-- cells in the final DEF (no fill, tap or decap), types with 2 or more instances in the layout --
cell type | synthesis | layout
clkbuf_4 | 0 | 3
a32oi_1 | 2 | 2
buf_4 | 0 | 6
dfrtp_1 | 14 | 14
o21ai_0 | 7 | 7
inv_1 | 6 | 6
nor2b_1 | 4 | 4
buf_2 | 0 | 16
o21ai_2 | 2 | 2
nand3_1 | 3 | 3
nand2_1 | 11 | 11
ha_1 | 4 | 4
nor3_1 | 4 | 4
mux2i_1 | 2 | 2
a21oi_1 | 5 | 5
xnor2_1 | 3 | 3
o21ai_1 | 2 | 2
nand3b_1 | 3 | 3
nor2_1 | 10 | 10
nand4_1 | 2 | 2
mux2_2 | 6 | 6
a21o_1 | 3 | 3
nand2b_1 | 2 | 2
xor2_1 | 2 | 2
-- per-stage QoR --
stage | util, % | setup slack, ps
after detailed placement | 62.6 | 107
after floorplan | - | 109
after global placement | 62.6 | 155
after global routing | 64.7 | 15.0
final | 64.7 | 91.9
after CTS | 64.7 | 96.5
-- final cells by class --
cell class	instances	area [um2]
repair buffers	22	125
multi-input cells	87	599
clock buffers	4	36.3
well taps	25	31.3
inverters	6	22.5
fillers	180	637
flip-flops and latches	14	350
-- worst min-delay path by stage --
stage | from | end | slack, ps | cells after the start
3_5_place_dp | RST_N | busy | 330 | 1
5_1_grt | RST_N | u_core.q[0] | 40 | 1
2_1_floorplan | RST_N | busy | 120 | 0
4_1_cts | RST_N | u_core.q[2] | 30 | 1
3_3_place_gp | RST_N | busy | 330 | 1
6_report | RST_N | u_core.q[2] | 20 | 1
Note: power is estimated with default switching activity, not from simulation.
===== src/rtl/spi_master_arb.sv =====
// Two-requester SPI master: round-robin arbitration, then one 8-bit mode-style
// transfer per cs-low window (mosi launched and miso captured on sclk falling edges).
module spi_master_arb #(
  parameter int CLK_DIV = 4
) (
  input  logic       clk,
  input  logic       rst,
  input  logic [1:0] req,
  input  logic [7:0] tx_data0,
  input  logic [7:0] tx_data1,
  output logic [1:0] grant,
  output logic       done,
  output logic [7:0] rx_data,
  output logic       busy,
  output logic       sclk,
  output logic       cs,
  output logic       mosi,
  input  logic       miso
);

  typedef enum logic [2:0] {IDLE, SETUP, XFER, HOLD, GAP} state_t;

  localparam logic [7:0] HC_LAST = 8'(CLK_DIV - 1);

  state_t     state;
  logic [7:0] hc;
  logic [3:0] hp;
  logic [6:0] tx_sr;
  logic [7:0] rx_sr;
  logic       ptr;
  logic       owner;
  logic       win;
  logic [7:0] win_byte;

  always_comb begin
    win      = (req == 2'b11) ? ptr : req[1];
    win_byte = win ? tx_data1 : tx_data0;
  end

  // bit 7 goes straight to mosi at grant; tx_sr holds the remaining seven bits
  always_ff @(posedge clk or posedge rst) begin
    if (rst) begin
      state   <= IDLE;
      hc      <= '0;
      hp      <= '0;
      tx_sr   <= '0;
      rx_sr   <= '0;
      ptr     <= 1'b0;
      owner   <= 1'b0;
      grant   <= '0;
      done    <= 1'b0;
      rx_data <= '0;
      busy    <= 1'b0;
      sclk    <= 1'b0;
      cs      <= 1'b1;
      mosi    <= 1'b0;
    end else begin
      done <= 1'b0;
      unique case (state)
        IDLE: begin
          if (req != 2'b00) begin
            state <= SETUP;
            hc    <= '0;
            owner <= win;
            grant <= win ? 2'b10 : 2'b01;
            tx_sr <= win_byte[6:0];
            mosi  <= win_byte[7];
            cs    <= 1'b0;
            busy  <= 1'b1;
          end
        end
        SETUP: begin
          if (hc == HC_LAST) begin
            hc    <= '0;
            hp    <= '0;
            sclk  <= 1'b1;
            state <= XFER;
          end else begin
            hc <= hc + 8'd1;
          end
        end
        XFER: begin
          if (hc == HC_LAST) begin
            hc <= '0;
            hp <= hp + 4'd1;
            // half-period 15 is the low tail after the 8th falling edge
            if (hp == 4'd15) begin
              state <= HOLD;
            end else begin
              sclk <= ~sclk;
              if (sclk) begin
                rx_sr <= {rx_sr[6:0], miso};
                if (hp != 4'd14) begin
                  mosi  <= tx_sr[6];
                  tx_sr <= {tx_sr[5:0], 1'b0};
                end
              end
            end
          end else begin
            hc <= hc + 8'd1;
          end
        end
        HOLD: begin
          if (hc == HC_LAST) begin
            hc      <= '0;
            cs      <= 1'b1;
            done    <= 1'b1;
            rx_data <= rx_sr;
            grant   <= '0;
            ptr     <= ~owner;
            state   <= GAP;
          end else begin
            hc <= hc + 8'd1;
          end
        end
        GAP: begin
          if (hc == HC_LAST) begin
            hc    <= '0;
            busy  <= 1'b0;
            state <= IDLE;
          end else begin
            hc <= hc + 8'd1;
          end
        end
        default: state <= IDLE;
      endcase
    end
  end

endmodule
[src/rtl/exec_unit_pipe_if.sv]
// rtl/exec_unit_pipe_if.sv - uop issue and result handshake bundle for exec_unit_pipe
// master is the issuing/write-back side, slave is the execution unit.
interface exec_unit_pipe_if #(
   parameter int DATA_WIDTH = 32,
   parameter int IMM_WIDTH  = 21
);
   logic                  in_valid;
   logic                  in_ready;
   logic [6:0]            instruction_type;
   logic [2:0]            funct3;
   logic [6:0]            funct7;
   logic [IMM_WIDTH-1:0]  immediate;
   logic [DATA_WIDTH-1:0] data_src1;
   logic [DATA_WIDTH-1:0] data_src2;
   logic                  out_valid;
   logic                  out_ready;
   logic [DATA_WIDTH-1:0] Execution_Result;
   logic                  out_illegal;

   modport master (
      output in_valid, instruction_type, funct3, funct7, immediate,
             data_src1, data_src2, out_ready,
      input  in_ready, out_valid, Execution_Result, out_illegal
   );

   modport slave (
      input  in_valid, instruction_type, funct3, funct7, immediate,
             data_src1, data_src2, out_ready,
      output in_ready, out_valid, Execution_Result, out_illegal
   );
endinterface

[src/rtl/exec_unit_pipe.sv]
// rtl/exec_unit_pipe.sv - RV32I integer execute stage with iterative shift-add MUL
// Single-cycle ALU ops complete the cycle after accept; MUL runs one bit per cycle.
module exec_unit_pipe #(
   parameter int DATA_WIDTH = 32,
   parameter int IMM_WIDTH  = 21,
   parameter bit MUL_EN     = 1'b1
) (
   input logic             clk,
   input logic             reset,
   exec_unit_pipe_if.slave io
);
   localparam int SHW = $clog2(DATA_WIDTH);
   localparam int CW  = SHW + 1;

   localparam logic [1:0] ST_IDLE = 2'b00;
   localparam logic [1:0] ST_BUSY = 2'b01;
   localparam logic [1:0] ST_DONE = 2'b10;

   localparam logic [6:0] OPC_OP  = 7'b0110011;
   localparam logic [6:0] OPC_OPI = 7'b0010011;
   localparam logic [6:0] F7_BASE = 7'b0000000;
   localparam logic [6:0] F7_ALT  = 7'b0100000;
   localparam logic [6:0] F7_MUL  = 7'b0000001;

   logic [1:0]            state_q, state_d;
   logic [CW-1:0]         count_q, count_d;
   logic [DATA_WIDTH-1:0] mcand_q, mcand_d;
   logic [DATA_WIDTH-1:0] mplier_q, mplier_d;
   logic [DATA_WIDTH-1:0] acc_q, acc_d;
   logic                  out_valid_q, out_valid_d;
   logic                  illegal_q, illegal_d;
   logic [DATA_WIDTH-1:0] result_q, result_d;

   logic [DATA_WIDTH-1:0] imm_ext;
   logic [DATA_WIDTH-1:0] op_b;
   logic [SHW-1:0]        shamt;
   logic [DATA_WIDTH-1:0] alu_res;
   logic [DATA_WIDTH-1:0] acc_sum;
   logic                  is_op, is_opi, is_mul, legal;
   logic                  out_free, accept, last_iter;

   generate
      if (IMM_WIDTH >= DATA_WIDTH) begin : g_imm_trunc
         assign imm_ext = io.immediate[DATA_WIDTH-1:0];
      end else begin : g_imm_sext
         assign imm_ext = {{(DATA_WIDTH-IMM_WIDTH){io.immediate[IMM_WIDTH-1]}}, io.immediate};
      end
   endgenerate

   assign is_op    = (io.instruction_type == OPC_OP);
   assign is_opi   = (io.instruction_type == OPC_OPI);
   assign op_b     = is_opi ? imm_ext : io.data_src2;
   assign shamt    = op_b[SHW-1:0];
   assign out_free = !out_valid_q || io.out_ready;
   assign io.in_ready = reset && (state_q == ST_IDLE) && out_free;
   assign accept   = io.in_valid && io.in_ready;
   assign acc_sum  = acc_q + (mplier_q[0] ? mcand_q : '0);
   assign last_iter = (count_q == CW'(DATA_WIDTH - 1));

   // OP-IMM funct7 carries immediate bits, so only the shift forms constrain it.
   always_comb begin
      legal  = 1'b0;
      is_mul = 1'b0;
      if (is_op) begin
         case (io.funct7)
            F7_BASE: legal = 1'b1;
            F7_ALT:  legal = (io.funct3 == 3'b000) || (io.funct3 == 3'b101);
            F7_MUL: begin
               is_mul = MUL_EN && (io.funct3 == 3'b000);
               legal  = is_mul;
            end
            default: legal = 1'b0;
         endcase
      end else if (is_opi) begin
         case (io.funct3)
            3'b001:  legal = (io.funct7 == F7_BASE);
            3'b101:  legal = (io.funct7 == F7_BASE) || (io.funct7 == F7_ALT);
            default: legal = 1'b1;
         endcase
      end
   end

   always_comb begin
      alu_res = '0;
      case (io.funct3)
         3'b000: alu_res = (is_op && io.funct7[5]) ? (io.data_src1 - op_b)
                                                   : (io.data_src1 + op_b);
         3'b001: alu_res = io.data_src1 << shamt;
         3'b010: alu_res = {{(DATA_WIDTH-1){1'b0}}, ($signed(io.data_src1) < $signed(op_b))};
         3'b011: alu_res = {{(DATA_WIDTH-1){1'b0}}, (io.data_src1 < op_b)};
         3'b100: alu_res = io.data_src1 ^ op_b;
         3'b101: alu_res = io.funct7[5] ? DATA_WIDTH'($signed(io.data_src1) >>> shamt)
                                        : (io.data_src1 >> shamt);
         3'b110: alu_res = io.data_src1 | op_b;
         3'b111: alu_res = io.data_src1 & op_b;
         default: alu_res = '0;
      endcase
   end

   always_comb begin
      state_d     = state_q;
      count_d     = count_q;
      mcand_d     = mcand_q;
      mplier_d    = mplier_q;
      acc_d       = acc_q;
      out_valid_d = out_valid_q && !io.out_ready;
      result_d    = result_q;
      illegal_d   = illegal_q;
      case (state_q)
         ST_IDLE: begin
            if (accept) begin
               if (is_mul) begin
                  mcand_d  = io.data_src1;
                  mplier_d = io.data_src2;
                  acc_d    = '0;
                  count_d  = '0;
                  state_d  = ST_BUSY;
               end else begin
                  out_valid_d = 1'b1;
                  result_d    = legal ? alu_res : '0;
                  illegal_d   = !legal;
               end
            end
         end
         ST_BUSY: begin
            acc_d    = acc_sum;
            mcand_d  = mcand_q << 1;
            mplier_d = mplier_q >> 1;
            count_d  = count_q + CW'(1);
            // The final iteration's sum goes straight to the output when it is free.
            if (last_iter) begin
               if (out_free) begin
                  out_valid_d = 1'b1;
                  result_d    = acc_sum;
                  illegal_d   = 1'b0;
                  state_d     = ST_IDLE;
               end else begin
                  state_d = ST_DONE;
               end
            end
         end
         ST_DONE: begin
            if (out_free) begin
               out_valid_d = 1'b1;
               result_d    = acc_q;
               illegal_d   = 1'b0;
               state_d     = ST_IDLE;
            end
         end
         default: state_d = ST_IDLE;
      endcase
   end

   always_ff @(posedge clk) begin
      if (!reset) begin
         state_q     <= ST_IDLE;
         count_q     <= '0;
         mcand_q     <= '0;
         mplier_q    <= '0;
         acc_q       <= '0;
         out_valid_q <= 1'b0;
         result_q    <= '0;
         illegal_q   <= 1'b0;
      end else begin
         state_q     <= state_d;
         count_q     <= count_d;
         mcand_q     <= mcand_d;
         mplier_q    <= mplier_d;
         acc_q       <= acc_d;
         out_valid_q <= out_valid_d;
         result_q    <= result_d;
         illegal_q   <= illegal_d;
      end
   end

   assign io.out_valid        = out_valid_q;
   assign io.Execution_Result = result_q;
   assign io.out_illegal      = illegal_q;
endmodule

[src/flat_wrapper.sv]
// flat-port wrapper written by rule: the top's interface ports become plain ports
module exec_unit_pipe_flat 
#(
   parameter int DATA_WIDTH = 32,
   parameter int IMM_WIDTH  = 21,
   parameter bit MUL_EN     = 1'b1
)
  (clk, reset, io_in_valid, io_instruction_type, io_funct3, io_funct7, io_immediate, io_data_src1, io_data_src2, io_out_ready, io_in_ready, io_out_valid, io_Execution_Result, io_out_illegal);
  exec_unit_pipe_if #(.DATA_WIDTH(DATA_WIDTH), .IMM_WIDTH(IMM_WIDTH)) io_i ();
  input logic clk;
  input logic reset;
  input wire logic [$bits(io_i.in_valid)-1:0] io_in_valid;
  input wire logic [$bits(io_i.instruction_type)-1:0] io_instruction_type;
  input wire logic [$bits(io_i.funct3)-1:0] io_funct3;
  input wire logic [$bits(io_i.funct7)-1:0] io_funct7;
  input wire logic [$bits(io_i.immediate)-1:0] io_immediate;
  input wire logic [$bits(io_i.data_src1)-1:0] io_data_src1;
  input wire logic [$bits(io_i.data_src2)-1:0] io_data_src2;
  input wire logic [$bits(io_i.out_ready)-1:0] io_out_ready;
  output wire logic [$bits(io_i.in_ready)-1:0] io_in_ready;
  output wire logic [$bits(io_i.out_valid)-1:0] io_out_valid;
  output wire logic [$bits(io_i.Execution_Result)-1:0] io_Execution_Result;
  output wire logic [$bits(io_i.out_illegal)-1:0] io_out_illegal;
  assign io_i.in_valid = io_in_valid;
  assign io_i.instruction_type = io_instruction_type;
  assign io_i.funct3 = io_funct3;
  assign io_i.funct7 = io_funct7;
  assign io_i.immediate = io_immediate;
  assign io_i.data_src1 = io_data_src1;
  assign io_i.data_src2 = io_data_src2;
  assign io_i.out_ready = io_out_ready;
  assign io_in_ready = io_i.in_ready;
  assign io_out_valid = io_i.out_valid;
  assign io_Execution_Result = io_i.Execution_Result;
  assign io_out_illegal = io_i.out_illegal;
  exec_unit_pipe #(.DATA_WIDTH(DATA_WIDTH), .IMM_WIDTH(IMM_WIDTH), .MUL_EN(MUL_EN)) u_core (.clk(clk), .reset(reset), .io(io_i));
endmodule
[config.mk]
export PLATFORM = sky130hd
export DESIGN_NAME = exec_unit_pipe_flat
export DESIGN_NICKNAME = d
export VERILOG_FILES = /design/src/rtl/exec_unit_pipe_if.sv /design/src/rtl/exec_unit_pipe.sv /design/src/flat_wrapper.sv
export SDC_FILE = /design/constraint.sdc
export NUM_CORES = 1
export LEC_CHECK = 0
export CELL_PAD_IN_SITES_DETAIL_PLACEMENT = 2
export CELL_PAD_IN_SITES_GLOBAL_PLACEMENT = 2
export CORE_MARGIN = 2
export CORE_UTILIZATION = 31
export CTS_BUF_LIST = sky130_fd_sc_hd__clkbuf_8
export CTS_CLUSTER_DIAMETER = 80
export DETAILED_ROUTE_END_ITERATION = 8
export PLACE_DENSITY_LB_ADDON = 0.1
export SLEW_MARGIN = 20
export SYNTH_ARGS = -nofsm -noshare
export SYNTH_HDL_FRONTEND = slang
export SYNTH_SLANG_ARGS = --single-unit
[constraint.sdc]
create_clock -name clk -period 5.1 [get_ports clk]
set_clock_uncertainty 0.05 [all_clocks]
set_input_delay 1.02 -clock clk [delete_from_list [all_inputs] [get_ports clk]]
set_output_delay 1.02 -clock clk [all_outputs]
set_load 0.01 [all_outputs]
==> reports/qor.txt <==
Max clock buf depth = 2
Synth cell types = 96
commonest cells in the netlist = nor2_1, o21ai_0, a21oi_1
met3 WL post-DR = 6580 microns
Data required, critical path = 5.53 ns
EDFF count, synth = 0
total grt overflow = 0
Leak = 9.31 nW
Mapped Cells = 2,509
fin worst setup slack = 0.0571 ns
Max Slew Vio Count = 0
# IOs = 141
Max-Cap Viols = 0
number of vias in the routed layout = 22,721
M1 WL = 47,500 microns
setup slack, reg-to-reg = 0.41 ns
WL/cell = 30.9 microns
final WL = 114,000 microns
RSZ-0062 raised after global routing = true
Core Area = 55,200 sq um
Initial Util = 0.314
power density cells = 171 nW/um^2
top post-synthesis cells by area = dfxtp_1, ha_1, o21ai_0
Crit Path Max Fanout = 3
number of antenna violations at the first check in global routing = 3
worst slew pin tran = 1.04 ns
Setup CP Type = input port to register
Root Buffer = clkbuf_8
Min-Delay Endpoint = u_core.acc_q[9]
width of the die = 241 microns
Port Buf Inserts = 140
final non-filler cell area = 23,000 sq um
Max Used Layer = met4
final period utilization = 0.989
detailed placer's ending HPWL = 93,800 microns
WP data arrival = 5.48 ns
std cell rows = 86
Hold Path Stages = 2
drt pass-1 iters = 5
Post-CTS Hold Buffers = 0
share of cells above drive strength 1 = 0.200
CTS sink count = 138
leading area contributor after synthesis = dfxtp_1
clock insertion delay at the later pin of the skew report = 0.54 ns
largest net degree at the start of global routing = 80
Avg Cell Area, Syn = 6.91 sq um
Worst R2R End = u_core.io.Execution_Result[26]
Register-to-Register Path Depth = 13
clock-pin slew on the worst setup and hold paths = 0.10 ns
status = finished, final reports clean
Place WS = -0.773 ns
Relative slew margins = 0.304
Num CTS Buffers = 17
dpl cell area = 22,500 sq um
utilization after layout = 0.417
Total GRT Usage = 0.388
Post-Synthesis Cell Area = 17,300 sq um
YS warnings = 0
Final Hold Fails = 0
top-area cell type share of the netlist area = 0.159
RD Place Congestion = 1.04
Critical R2R Launch = u_core.mplier_q[0]
H-tree depth = 4
worst vdd ir = 170 uV
HP Class = register to register
fillcell total = 6,585
fraction of registers with async set/reset = 0
hold path start = u_core.acc_q[9]
Final #Nets = 3,171
count of final setup violators = 0
CTS tree = done
post-synthesis sequential area ratio = 0.159
first-pass GRT wire length = 164,000 microns
post-layout min period = 5.04 ns
metal2 WL = 53,200 microns
f_max = 198 MHz
number of synthesized register bits = 138
number of global-route vias before repair = 24,145
antenna-violating nets left = 0
P&R area growth vs syn = 32.7%
DR vias/cell = 6.14
Iteration-0 DRC Markers = 1,721
Worst setup startpoint = io_instruction_type[5]
ys flop type = dfxtp_1
DRC viols = 0
die span in y = 241 microns
CP startpoint kind = input port
critical path endpoint category = register
count leader, synth = nor2_1
Die ar. = 57,800 sq um
net count after synthesis = 2,743
==> what timing repair did <==
item / CTS / global route
pin swaps: 10 / 5
endpoints found under the setup margin: 2 / 8
gates cloned: 0 / 0
resized for setup: 12 / 12
buffers inserted: 2 / 2
==> metal layers <==
metal,vias up,GRT usage
met1,11511,0.479
met5,-,0
met2,818,0.647
met4,0,0.216
met3,242,0.0577
li1,10150,-
==> critical path: stages <==
cell	delay, ns
clkdlybuf4s50_1	0.40
buf_4	0.18
nand3b_1	0.20
buf_4	0.17
o21ai_4	0.16
nand2_2	0.11
ha_4	0.18
fa_2	0.41
a211o_1	0.33
a2111oi_4	0.45
nor2_2	0.11
o21ai_2	0.16
buf_4	0.16
a211oi_2	0.08
o32ai_2	0.25
buf_4	0.17
o31ai_2	0.07
a2111o_1	0.42
a2111oi_2	0.29
nand3b_1	0.15
==> power breakdown <==
group	leakage [nW]	internal [mW]	switching, mW	total [mW]
Clock	0.183	0.353	0.593	0.945
Combinational	8.01	0.755	1.13	1.89
Sequential	1.12	1.09	0.0170	1.11
Total	9.31	2.20	1.74	3.95
==> kinds of logic (layout without fill, tap and decap cells) <==
kind of cell | after synthesis | count (layout) | share of synthesized area
muxes | 109 | 109 | 0.0676
and+or+nand+nor | 799 | 799 | 0.213
other | 0 | 1 | 0
adders and majority gates | 128 | 128 | 0.0932
AOI/OAI and AO/OA | 973 | 973 | 0.368
xor gates and xnor gates | 56 | 56 | 0.0283
DFF | 138 | 138 | 0.159
buffers and inverters | 306 | 747 | 0.0706
==> registers in the layout, indices dropped and copies added, names as in the netlist <==
signal / count
u_core.io.out_illegal: 1
u_core.mcand_q: 32
u_core.io.out_valid: 1
u_core.mplier_q: 32
u_core.count_q: 6
u_core.state_q: 2
u_core.io.Execution_Result: 32
u_core.acc_q: 32
==> cell usage in the layout (no fill, tap or decap), types with 16 or more instances in the layout <==
master and n:
a211oi_1 83, a21o_1 38, a21oi_1 211, a221oi_1 22, a22oi_1 27, a311oi_1 17
a31oi_1 41, and2_1 45, and3_1 18, buf_4 449, clkbuf_8 17, clkdlybuf4s50_1 135
dfxtp_1 138, ha_1 122, inv_1 109, mux2_2 25, mux2i_1 79, nand2_1 203
nand2b_1 19, nand3_1 126, nand4_1 21, nor2_1 247, nor3_1 53, o211ai_1 75
o21a_1 22, o21ai_0 242, o21bai_1 21, o31ai_1 16, xnor2_1 40, xor2_1 16
==> metrics by stage <==
step | instances | hold slack, ns | total power [mW] | TNS (ns)
final | 3699 | 0.439 | 3.95 | 0
after global routing | 3699 | 0.473 | 4.07 | -0.236
after CTS | 3696 | 0.444 | 3.90 | 0
after detailed placement | 3662 | 0.431 | 2.95 | -10.33
after global placement | 3662 | 0.412 | 2.91 | -6.10
after floorplan | 2509 | 0.399 | 1.93 | -0.197
==> worst max-delay path by stage <==
stage	to	slack, ns
finish	u_core.io.Execution_Result[30]	0.06
global route	u_core.io.Execution_Result[30]	-0.11
global placement	u_core.io.Execution_Result[30]	-0.65
floorplan	u_core.io.Execution_Result[30]	-0.20
CTS	u_core.io.Execution_Result[30]	0.03
detailed placement	u_core.io.Execution_Result[30]	-0.77
==> final cells by class <==
class	instances	area, sq um	area share
multi-input cells	2065	13500	0.589
well taps	748	936	0.0407
clock inverters	15	126	0.00549
clock buffers	17	234	0.0102
inverters	116	442	0.0192
repair buffers	599	4960	0.216
diodes	1	2.50	0.000109
flip-flops and latches	138	2760	0.120
(Power assumes the default switching activity.)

What to produce: Report every line of the data in which "period" appears.

Reply:
            // half-period 15 is the low tail after the 8th falling edge
create_clock -name clk -period 5.1 [get_ports clk]
final period utilization = 0.989
post-layout min period = 5.04 ns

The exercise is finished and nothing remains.